# What you are asked to do
Restate the entries below without a single change.

=== Section Start ===

<file path="config.mk">
export PLATFORM = sky130hd
export DESIGN_NAME = jk_ff_bank
export DESIGN_NICKNAME = d
export VERILOG_FILES = /design/src/rtl/jk_ff_pkg.sv /design/src/rtl/jk_ff_cell.sv /design/src/rtl/jk_ff_bank.sv
export SDC_FILE = /design/constraint.sdc
export NUM_CORES = 1
export LEC_CHECK = 0
export ABC_AREA = 1
export BUFFER_PORTS_ARGS = -buffer_cell sky130_fd_sc_hd__buf_2
export CAP_MARGIN = 15
export CORE_UTILIZATION = 50
export CTS_CLUSTER_SIZE = 8
export DETAILED_ROUTE_END_ITERATION = 16
export GPL_TIMING_DRIVEN = 0
export HOLD_SLACK_MARGIN = 0.1
export PLACE_DENSITY_LB_ADDON = 0.25
export SETUP_SLACK_MARGIN = 0.02
export SYNTH_ARGS = -nofsm -noshare
export SYNTH_HDL_FRONTEND = slang
export SYNTH_SLANG_ARGS = --single-unit
</file>
<file path="constraint.sdc">
create_clock -name clk -period 3.9 [get_ports clk]
set_input_delay 0.585 -clock clk [delete_from_list [all_inputs] [get_ports clk]]
set_output_delay 0.585 -clock clk [all_outputs]
set_load 0.01 [all_outputs]
</file>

=== Section End ===

# Result for this task
<file path="config.mk">
export PLATFORM = sky130hd
export DESIGN_NAME = jk_ff_bank
export DESIGN_NICKNAME = d
export VERILOG_FILES = /design/src/rtl/jk_ff_pkg.sv /design/src/rtl/jk_ff_cell.sv /design/src/rtl/jk_ff_bank.sv
export SDC_FILE = /design/constraint.sdc
export NUM_CORES = 1
export LEC_CHECK = 0
export ABC_AREA = 1
export BUFFER_PORTS_ARGS = -buffer_cell sky130_fd_sc_hd__buf_2
export CAP_MARGIN = 15
export CORE_UTILIZATION = 50
export CTS_CLUSTER_SIZE = 8
export DETAILED_ROUTE_END_ITERATION = 16
export GPL_TIMING_DRIVEN = 0
export HOLD_SLACK_MARGIN = 0.1
export PLACE_DENSITY_LB_ADDON = 0.25
export SETUP_SLACK_MARGIN = 0.02
export SYNTH_ARGS = -nofsm -noshare
export SYNTH_HDL_FRONTEND = slang
export SYNTH_SLANG_ARGS = --single-unit
</file>
<file path="constraint.sdc">
create_clock -name clk -period 3.9 [get_ports clk]
set_input_delay 0.585 -clock clk [delete_from_list [all_inputs] [get_ports clk]]
set_output_delay 0.585 -clock clk [all_outputs]
set_load 0.01 [all_outputs]
</file>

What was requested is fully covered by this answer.